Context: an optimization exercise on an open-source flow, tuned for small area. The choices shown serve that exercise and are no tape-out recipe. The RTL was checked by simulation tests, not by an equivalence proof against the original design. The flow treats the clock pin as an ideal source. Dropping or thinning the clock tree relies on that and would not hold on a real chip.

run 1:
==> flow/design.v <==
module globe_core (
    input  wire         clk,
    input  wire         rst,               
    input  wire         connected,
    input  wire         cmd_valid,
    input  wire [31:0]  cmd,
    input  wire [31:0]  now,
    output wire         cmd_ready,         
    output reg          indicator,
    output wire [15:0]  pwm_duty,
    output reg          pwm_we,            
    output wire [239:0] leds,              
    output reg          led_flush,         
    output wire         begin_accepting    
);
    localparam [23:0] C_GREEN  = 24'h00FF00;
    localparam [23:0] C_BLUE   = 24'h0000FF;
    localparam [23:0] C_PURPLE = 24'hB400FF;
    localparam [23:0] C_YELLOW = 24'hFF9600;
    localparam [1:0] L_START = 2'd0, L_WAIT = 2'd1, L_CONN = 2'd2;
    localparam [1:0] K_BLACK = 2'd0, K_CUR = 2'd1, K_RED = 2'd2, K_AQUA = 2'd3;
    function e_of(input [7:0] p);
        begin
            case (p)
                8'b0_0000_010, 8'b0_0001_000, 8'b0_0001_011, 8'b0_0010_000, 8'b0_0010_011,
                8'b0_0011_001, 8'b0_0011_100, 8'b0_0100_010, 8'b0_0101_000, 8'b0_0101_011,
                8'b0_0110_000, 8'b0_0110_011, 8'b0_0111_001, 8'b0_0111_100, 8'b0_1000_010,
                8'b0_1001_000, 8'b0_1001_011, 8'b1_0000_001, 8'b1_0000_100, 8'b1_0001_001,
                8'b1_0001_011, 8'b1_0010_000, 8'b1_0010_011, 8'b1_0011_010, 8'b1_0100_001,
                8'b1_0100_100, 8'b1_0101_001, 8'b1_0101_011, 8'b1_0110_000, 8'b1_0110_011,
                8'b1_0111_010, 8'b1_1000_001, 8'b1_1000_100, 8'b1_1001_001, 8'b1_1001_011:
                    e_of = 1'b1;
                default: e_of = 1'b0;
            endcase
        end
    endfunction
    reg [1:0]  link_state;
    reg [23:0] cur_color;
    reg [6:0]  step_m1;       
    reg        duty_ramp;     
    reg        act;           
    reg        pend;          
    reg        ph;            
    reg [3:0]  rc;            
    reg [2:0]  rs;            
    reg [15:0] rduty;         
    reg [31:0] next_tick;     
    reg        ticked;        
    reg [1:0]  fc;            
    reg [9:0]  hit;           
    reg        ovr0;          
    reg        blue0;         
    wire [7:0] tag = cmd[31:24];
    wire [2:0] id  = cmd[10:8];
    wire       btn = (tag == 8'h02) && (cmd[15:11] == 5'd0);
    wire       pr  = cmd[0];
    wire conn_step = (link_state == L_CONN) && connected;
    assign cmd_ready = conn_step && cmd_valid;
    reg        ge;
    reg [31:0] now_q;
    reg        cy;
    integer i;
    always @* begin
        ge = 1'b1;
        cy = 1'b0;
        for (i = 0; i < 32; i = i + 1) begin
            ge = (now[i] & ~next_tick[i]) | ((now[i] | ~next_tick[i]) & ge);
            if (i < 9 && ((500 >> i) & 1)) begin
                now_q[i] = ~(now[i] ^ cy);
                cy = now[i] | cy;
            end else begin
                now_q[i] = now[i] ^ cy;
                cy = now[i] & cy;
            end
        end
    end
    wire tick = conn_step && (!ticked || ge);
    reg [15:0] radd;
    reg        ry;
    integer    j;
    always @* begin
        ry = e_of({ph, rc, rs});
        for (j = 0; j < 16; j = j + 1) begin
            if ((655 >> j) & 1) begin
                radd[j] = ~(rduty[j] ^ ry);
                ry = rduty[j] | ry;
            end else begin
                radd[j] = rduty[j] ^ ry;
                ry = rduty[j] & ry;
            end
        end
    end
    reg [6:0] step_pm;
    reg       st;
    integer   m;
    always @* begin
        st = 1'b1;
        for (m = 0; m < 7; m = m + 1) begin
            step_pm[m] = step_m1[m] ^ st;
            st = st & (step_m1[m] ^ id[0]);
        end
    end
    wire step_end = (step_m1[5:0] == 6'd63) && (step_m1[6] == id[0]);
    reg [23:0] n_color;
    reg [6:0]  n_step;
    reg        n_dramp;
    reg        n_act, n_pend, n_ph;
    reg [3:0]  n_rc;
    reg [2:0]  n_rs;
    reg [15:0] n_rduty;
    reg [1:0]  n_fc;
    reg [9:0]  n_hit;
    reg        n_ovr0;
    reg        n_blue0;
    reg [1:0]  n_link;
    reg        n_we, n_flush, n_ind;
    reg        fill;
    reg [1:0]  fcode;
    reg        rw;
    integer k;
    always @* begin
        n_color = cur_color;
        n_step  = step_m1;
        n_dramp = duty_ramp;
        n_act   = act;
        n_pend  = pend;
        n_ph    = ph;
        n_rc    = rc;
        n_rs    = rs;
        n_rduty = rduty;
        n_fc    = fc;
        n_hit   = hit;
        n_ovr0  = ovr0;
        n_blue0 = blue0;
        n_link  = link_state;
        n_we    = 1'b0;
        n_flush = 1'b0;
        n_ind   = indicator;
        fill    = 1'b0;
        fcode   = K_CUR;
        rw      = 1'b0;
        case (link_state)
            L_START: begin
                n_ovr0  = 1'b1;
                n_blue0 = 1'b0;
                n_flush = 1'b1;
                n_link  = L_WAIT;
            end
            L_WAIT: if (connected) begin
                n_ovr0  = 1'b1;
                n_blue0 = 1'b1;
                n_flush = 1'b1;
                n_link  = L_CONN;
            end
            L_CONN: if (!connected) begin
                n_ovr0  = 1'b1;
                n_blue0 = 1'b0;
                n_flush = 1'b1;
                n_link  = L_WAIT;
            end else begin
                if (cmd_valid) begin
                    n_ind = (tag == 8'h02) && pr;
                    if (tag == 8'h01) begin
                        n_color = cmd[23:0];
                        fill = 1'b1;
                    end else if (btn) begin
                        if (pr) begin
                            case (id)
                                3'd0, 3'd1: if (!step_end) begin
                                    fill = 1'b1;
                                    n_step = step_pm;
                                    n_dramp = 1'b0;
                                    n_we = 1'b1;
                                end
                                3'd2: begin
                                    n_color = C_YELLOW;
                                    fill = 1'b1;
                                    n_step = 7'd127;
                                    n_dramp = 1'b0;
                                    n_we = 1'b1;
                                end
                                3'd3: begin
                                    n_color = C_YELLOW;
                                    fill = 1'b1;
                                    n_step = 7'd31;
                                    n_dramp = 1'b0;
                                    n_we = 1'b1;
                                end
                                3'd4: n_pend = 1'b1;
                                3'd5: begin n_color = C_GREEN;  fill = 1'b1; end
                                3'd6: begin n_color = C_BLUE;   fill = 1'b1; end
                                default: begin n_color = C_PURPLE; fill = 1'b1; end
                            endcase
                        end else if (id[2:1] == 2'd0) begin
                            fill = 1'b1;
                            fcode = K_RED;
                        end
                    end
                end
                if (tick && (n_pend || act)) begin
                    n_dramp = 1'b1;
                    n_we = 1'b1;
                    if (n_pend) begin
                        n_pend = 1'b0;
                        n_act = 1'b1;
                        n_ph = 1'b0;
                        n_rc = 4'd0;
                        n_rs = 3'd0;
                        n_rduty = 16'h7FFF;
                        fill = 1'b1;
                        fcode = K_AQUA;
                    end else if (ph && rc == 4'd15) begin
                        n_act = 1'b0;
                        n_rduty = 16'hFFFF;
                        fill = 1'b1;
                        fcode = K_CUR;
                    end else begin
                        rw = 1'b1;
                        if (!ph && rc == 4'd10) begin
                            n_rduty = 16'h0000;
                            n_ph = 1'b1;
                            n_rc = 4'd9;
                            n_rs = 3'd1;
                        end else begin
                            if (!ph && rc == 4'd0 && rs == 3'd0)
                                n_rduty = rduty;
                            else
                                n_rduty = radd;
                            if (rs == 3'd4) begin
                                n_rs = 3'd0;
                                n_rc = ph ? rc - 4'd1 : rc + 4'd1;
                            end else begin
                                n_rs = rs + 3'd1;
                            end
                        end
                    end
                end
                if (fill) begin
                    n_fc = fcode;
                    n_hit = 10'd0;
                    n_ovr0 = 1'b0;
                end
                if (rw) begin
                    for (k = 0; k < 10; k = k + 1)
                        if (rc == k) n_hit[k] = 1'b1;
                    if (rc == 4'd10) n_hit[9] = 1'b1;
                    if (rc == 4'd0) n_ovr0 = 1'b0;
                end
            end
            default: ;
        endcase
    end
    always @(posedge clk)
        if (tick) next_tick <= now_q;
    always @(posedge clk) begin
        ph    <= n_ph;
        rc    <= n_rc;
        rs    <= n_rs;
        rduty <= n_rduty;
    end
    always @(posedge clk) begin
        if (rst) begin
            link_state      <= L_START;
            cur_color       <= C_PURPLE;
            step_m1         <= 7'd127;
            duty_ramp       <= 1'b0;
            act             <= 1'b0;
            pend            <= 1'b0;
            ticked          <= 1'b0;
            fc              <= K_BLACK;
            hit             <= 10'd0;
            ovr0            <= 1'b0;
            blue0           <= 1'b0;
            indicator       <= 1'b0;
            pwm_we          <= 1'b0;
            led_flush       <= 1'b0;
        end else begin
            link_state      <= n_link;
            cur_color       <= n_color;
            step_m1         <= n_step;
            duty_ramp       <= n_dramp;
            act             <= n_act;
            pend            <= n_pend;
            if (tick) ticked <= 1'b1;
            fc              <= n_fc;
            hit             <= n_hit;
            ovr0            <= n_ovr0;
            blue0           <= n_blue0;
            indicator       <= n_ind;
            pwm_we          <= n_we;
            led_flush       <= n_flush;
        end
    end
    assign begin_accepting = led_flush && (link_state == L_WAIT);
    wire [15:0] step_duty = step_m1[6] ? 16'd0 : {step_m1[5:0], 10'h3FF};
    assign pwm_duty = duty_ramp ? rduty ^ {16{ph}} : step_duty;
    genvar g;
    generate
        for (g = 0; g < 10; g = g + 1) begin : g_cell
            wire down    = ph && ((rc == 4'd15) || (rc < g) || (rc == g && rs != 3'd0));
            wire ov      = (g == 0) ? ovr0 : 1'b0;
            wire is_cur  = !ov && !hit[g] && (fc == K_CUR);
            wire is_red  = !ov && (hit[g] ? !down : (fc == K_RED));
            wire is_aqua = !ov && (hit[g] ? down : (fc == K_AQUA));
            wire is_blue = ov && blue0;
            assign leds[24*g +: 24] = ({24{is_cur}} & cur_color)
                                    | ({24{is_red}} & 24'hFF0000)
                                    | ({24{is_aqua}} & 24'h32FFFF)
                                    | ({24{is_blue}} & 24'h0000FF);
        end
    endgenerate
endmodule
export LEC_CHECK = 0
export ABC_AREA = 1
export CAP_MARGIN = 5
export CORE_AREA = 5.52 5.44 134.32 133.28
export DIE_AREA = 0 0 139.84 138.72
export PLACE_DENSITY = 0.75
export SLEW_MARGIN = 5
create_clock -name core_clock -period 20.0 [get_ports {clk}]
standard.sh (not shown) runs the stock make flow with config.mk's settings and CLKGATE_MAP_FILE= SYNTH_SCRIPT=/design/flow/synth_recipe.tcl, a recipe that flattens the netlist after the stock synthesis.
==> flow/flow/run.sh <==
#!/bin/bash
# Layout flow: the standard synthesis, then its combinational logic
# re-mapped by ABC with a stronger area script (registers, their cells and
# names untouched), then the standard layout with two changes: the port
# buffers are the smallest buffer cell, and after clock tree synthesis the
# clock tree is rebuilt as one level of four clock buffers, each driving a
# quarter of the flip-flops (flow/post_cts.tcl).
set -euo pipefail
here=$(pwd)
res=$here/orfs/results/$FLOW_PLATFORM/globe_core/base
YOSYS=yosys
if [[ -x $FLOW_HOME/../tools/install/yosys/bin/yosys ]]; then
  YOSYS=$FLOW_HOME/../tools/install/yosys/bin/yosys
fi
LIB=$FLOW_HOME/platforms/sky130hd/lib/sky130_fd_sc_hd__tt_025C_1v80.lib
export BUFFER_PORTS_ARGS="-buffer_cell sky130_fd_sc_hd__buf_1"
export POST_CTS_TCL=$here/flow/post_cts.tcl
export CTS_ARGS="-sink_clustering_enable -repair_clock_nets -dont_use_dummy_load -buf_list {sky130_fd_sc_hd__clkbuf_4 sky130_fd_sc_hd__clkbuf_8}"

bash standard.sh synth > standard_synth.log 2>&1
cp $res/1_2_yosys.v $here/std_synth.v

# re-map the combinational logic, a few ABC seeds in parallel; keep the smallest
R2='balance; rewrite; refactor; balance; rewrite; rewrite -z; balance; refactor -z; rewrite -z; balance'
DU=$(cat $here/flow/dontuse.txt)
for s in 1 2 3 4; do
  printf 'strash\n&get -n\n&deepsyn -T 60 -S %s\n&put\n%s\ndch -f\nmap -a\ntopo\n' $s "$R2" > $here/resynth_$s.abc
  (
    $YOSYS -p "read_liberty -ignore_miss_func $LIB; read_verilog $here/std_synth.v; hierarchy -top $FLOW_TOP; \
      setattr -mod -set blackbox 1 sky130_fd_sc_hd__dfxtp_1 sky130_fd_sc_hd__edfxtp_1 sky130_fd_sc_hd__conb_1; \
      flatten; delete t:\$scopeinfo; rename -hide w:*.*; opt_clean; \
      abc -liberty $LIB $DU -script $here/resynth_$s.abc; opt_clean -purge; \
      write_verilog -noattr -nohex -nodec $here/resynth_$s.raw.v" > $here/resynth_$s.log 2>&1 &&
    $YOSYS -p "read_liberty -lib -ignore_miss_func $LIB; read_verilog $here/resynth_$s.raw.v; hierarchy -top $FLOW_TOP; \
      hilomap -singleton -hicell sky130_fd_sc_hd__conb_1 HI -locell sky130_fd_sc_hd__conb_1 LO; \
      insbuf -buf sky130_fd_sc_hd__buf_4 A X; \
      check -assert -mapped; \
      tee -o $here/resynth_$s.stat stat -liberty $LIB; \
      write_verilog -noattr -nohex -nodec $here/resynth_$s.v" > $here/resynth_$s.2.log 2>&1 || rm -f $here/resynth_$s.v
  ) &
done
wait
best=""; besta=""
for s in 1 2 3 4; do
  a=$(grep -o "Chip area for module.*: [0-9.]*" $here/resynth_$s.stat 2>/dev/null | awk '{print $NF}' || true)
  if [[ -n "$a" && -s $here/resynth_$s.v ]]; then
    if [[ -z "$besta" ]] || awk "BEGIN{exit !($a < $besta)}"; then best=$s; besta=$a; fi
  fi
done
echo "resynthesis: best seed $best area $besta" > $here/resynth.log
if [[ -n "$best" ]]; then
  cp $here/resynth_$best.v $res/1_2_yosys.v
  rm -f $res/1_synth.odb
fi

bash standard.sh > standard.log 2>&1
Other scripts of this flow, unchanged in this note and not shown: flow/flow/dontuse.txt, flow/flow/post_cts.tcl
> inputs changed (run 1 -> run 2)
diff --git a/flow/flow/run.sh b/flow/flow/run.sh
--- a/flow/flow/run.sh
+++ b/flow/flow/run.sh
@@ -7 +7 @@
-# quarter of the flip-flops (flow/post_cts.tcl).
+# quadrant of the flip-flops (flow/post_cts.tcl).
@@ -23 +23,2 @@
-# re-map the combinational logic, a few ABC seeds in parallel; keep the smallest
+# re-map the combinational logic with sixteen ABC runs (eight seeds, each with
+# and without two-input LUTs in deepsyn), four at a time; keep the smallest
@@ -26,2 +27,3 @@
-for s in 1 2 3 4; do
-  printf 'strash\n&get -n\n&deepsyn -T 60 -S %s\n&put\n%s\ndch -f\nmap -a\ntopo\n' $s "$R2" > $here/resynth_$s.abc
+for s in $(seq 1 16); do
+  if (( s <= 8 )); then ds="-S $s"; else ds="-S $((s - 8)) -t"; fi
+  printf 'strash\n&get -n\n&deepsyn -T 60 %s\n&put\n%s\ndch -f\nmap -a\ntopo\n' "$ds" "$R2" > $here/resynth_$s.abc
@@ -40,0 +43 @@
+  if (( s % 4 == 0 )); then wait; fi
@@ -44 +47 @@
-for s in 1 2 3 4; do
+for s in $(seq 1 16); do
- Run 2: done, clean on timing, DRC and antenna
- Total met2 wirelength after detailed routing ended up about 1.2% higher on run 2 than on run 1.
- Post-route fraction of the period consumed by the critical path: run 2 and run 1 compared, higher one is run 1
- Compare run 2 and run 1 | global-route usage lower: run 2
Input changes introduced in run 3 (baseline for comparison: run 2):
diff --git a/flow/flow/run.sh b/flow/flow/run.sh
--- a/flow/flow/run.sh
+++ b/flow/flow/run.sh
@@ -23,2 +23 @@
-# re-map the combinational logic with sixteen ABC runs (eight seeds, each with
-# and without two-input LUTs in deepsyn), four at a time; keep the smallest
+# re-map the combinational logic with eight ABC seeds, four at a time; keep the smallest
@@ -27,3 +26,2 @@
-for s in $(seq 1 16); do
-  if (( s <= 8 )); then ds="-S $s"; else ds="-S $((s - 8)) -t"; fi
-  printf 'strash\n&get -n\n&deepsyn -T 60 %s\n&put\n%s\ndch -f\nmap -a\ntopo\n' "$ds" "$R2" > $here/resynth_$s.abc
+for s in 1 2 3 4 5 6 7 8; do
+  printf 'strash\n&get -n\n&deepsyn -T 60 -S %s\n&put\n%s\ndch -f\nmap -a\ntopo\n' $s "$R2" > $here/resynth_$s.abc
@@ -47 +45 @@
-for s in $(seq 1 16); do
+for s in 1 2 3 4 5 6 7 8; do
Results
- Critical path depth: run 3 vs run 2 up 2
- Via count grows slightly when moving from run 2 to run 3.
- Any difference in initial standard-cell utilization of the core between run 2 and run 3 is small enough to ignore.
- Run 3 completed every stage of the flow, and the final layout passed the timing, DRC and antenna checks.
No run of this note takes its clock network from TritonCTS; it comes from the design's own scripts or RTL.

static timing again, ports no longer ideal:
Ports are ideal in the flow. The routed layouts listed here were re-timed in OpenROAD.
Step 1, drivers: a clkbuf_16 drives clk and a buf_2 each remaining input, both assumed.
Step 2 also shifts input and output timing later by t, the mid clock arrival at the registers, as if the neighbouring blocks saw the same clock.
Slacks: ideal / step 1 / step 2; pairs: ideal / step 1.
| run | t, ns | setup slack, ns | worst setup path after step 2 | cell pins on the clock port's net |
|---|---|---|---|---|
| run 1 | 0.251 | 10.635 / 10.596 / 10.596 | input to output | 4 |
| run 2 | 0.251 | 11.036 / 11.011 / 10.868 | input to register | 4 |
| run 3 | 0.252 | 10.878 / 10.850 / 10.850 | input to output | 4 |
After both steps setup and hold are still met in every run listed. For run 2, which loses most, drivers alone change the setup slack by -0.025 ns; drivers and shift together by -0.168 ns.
...
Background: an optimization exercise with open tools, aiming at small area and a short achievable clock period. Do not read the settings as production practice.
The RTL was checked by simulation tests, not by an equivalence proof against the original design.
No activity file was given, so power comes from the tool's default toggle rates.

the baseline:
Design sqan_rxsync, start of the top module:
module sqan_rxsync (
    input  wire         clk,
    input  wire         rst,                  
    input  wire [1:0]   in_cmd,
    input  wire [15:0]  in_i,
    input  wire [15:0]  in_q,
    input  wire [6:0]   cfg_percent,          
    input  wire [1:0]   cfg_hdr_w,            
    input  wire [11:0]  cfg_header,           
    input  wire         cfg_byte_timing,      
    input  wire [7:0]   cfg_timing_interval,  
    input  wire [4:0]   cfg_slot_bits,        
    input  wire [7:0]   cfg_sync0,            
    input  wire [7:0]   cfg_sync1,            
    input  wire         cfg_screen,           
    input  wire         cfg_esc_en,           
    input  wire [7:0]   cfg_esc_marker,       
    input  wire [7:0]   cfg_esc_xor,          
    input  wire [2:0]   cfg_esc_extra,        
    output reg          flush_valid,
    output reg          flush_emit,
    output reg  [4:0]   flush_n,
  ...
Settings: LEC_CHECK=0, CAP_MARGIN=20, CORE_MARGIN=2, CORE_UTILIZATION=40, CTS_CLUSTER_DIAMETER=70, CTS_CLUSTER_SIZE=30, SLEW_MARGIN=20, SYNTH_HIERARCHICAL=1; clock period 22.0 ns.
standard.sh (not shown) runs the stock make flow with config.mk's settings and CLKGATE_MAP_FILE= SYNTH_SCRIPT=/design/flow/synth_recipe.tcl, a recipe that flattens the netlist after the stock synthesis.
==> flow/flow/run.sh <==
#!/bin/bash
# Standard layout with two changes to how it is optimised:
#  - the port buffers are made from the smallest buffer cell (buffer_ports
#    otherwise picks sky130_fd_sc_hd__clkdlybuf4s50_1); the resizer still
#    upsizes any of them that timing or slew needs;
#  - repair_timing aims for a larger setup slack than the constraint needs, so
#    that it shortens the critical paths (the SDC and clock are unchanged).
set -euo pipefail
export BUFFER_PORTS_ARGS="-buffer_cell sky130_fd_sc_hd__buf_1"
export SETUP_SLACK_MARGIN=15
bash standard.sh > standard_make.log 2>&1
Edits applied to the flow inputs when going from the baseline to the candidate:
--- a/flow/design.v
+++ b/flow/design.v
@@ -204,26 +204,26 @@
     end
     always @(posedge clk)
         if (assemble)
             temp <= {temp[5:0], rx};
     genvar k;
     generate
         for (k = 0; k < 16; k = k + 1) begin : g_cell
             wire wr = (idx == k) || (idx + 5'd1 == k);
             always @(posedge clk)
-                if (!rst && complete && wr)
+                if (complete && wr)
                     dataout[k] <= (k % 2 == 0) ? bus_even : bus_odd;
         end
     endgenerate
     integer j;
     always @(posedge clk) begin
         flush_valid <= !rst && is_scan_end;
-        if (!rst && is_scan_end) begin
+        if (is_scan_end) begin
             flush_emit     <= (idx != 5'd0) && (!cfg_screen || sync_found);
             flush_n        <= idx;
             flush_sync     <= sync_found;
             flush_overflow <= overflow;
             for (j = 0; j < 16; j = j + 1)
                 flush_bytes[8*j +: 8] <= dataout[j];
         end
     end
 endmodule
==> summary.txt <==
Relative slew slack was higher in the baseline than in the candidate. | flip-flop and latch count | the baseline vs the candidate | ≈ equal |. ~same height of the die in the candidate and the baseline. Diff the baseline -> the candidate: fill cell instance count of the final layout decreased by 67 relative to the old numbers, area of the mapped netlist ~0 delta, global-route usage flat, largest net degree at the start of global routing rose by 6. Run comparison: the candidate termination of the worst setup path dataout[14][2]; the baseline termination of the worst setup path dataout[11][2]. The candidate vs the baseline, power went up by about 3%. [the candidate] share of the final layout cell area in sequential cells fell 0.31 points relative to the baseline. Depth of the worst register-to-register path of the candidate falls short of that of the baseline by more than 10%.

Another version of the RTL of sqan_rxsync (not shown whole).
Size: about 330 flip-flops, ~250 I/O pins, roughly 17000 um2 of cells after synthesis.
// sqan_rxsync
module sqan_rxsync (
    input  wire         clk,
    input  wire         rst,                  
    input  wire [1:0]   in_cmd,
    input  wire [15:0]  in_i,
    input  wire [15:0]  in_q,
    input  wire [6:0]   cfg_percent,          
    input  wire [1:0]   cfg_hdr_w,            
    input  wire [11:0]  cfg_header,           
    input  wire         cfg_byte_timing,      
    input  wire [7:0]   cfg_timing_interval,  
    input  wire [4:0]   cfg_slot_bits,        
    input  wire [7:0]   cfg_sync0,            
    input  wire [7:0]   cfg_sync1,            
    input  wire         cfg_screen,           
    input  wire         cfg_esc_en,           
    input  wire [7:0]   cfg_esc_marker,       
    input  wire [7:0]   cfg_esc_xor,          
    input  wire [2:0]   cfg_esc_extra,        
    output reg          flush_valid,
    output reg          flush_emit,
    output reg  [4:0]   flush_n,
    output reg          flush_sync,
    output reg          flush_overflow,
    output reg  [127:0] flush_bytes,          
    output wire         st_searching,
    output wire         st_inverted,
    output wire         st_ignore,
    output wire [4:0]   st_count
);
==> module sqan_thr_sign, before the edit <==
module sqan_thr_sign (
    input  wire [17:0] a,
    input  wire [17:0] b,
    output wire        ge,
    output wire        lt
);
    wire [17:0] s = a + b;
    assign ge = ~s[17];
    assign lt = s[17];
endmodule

• **Instructions to follow**
Which lines above hold the string "without"? Copy each of them.

• **Written answer**
+# and without two-input LUTs in deepsyn), four at a time; keep the smallest
-# and without two-input LUTs in deepsyn), four at a time; keep the smallest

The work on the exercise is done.